§ What the exercise asks
Search the material below for the word "detailed". Copy every line where it is found.
* * * * * * *
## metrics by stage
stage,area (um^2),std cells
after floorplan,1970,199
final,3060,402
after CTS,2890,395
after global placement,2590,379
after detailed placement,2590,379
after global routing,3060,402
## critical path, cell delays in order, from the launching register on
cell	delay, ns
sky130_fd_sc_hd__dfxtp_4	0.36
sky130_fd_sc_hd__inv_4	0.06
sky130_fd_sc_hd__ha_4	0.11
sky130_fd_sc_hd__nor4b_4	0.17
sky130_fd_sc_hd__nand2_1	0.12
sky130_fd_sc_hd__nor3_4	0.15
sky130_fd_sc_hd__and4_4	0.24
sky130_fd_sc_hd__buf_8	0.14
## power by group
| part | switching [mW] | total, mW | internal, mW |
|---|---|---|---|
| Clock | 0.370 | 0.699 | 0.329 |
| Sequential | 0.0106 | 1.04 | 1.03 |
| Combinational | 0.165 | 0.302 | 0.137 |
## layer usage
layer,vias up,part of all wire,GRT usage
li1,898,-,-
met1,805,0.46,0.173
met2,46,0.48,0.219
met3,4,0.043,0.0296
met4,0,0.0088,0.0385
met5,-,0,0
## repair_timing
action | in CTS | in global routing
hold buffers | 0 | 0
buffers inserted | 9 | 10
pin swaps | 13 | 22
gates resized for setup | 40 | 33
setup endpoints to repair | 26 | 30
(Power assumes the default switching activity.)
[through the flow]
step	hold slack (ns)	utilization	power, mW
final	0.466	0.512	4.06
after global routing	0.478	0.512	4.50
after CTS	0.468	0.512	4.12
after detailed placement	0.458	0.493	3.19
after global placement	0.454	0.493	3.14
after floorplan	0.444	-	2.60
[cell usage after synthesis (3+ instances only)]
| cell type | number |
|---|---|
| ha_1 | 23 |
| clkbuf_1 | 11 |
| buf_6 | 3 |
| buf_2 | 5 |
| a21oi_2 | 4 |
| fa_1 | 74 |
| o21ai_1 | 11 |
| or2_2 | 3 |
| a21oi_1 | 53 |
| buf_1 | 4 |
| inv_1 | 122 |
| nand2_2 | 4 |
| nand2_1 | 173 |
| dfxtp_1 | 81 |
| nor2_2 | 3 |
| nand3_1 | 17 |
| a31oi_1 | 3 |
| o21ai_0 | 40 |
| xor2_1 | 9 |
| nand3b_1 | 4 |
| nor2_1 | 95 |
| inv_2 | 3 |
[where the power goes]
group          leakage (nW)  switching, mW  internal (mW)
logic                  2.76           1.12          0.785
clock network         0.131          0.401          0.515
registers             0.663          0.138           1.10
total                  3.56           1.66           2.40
--- src/rtl/pproc_bus_gba.sv ---
// Shared GBA peripheral-bus definitions: register map entries and sound FIFO sizing.
package pproc_bus_gba;

  typedef struct packed {
    logic [27:0] adr;
    logic [4:0]  upper;
    logic [4:0]  lower;
    logic [31:0] def_val;
  } regmap_type;

  localparam regmap_type FIFO_A = '{adr: 28'h40000A0, upper: 5'd31, lower: 5'd0, def_val: 32'h0};
  localparam regmap_type FIFO_B = '{adr: 28'h40000A4, upper: 5'd31, lower: 5'd0, def_val: 32'h0};

  localparam int SND_FIFO_DEPTH      = 8;
  localparam int SND_FIFO_DMA_THRESH = 4;

endpackage

--- src/rtl/gba_sound_fifo_mem.sv ---
// Word storage for the DirectSound FIFO: one synchronous write port, one synchronous
// read port with write-to-read forwarding so a freshly written head word is visible next cycle.
module gba_sound_fifo_mem #(
  parameter int DEPTH = 8,
  parameter int PTR_W = 3
) (
  input  logic             clk,
  input  logic             we_i,
  input  logic [PTR_W-1:0] waddr_i,
  input  logic [31:0]      wdata_i,
  input  logic [PTR_W-1:0] raddr_i,
  output logic [31:0]      rdata_o
);

  logic [31:0] mem_q [DEPTH];
  logic [31:0] rdata_q;

  // NOTE: the array has no reset; contents are only read once level says a slot is valid.
  always_ff @(posedge clk) begin
    if (we_i) begin
      mem_q[waddr_i] <= wdata_i;
    end
    rdata_q <= (we_i && (waddr_i == raddr_i)) ? wdata_i : mem_q[raddr_i];
  end

  assign rdata_o = rdata_q;

endmodule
* * * * * * *
§ Response box
after detailed placement,2590,379
after detailed placement	0.458	0.493	3.19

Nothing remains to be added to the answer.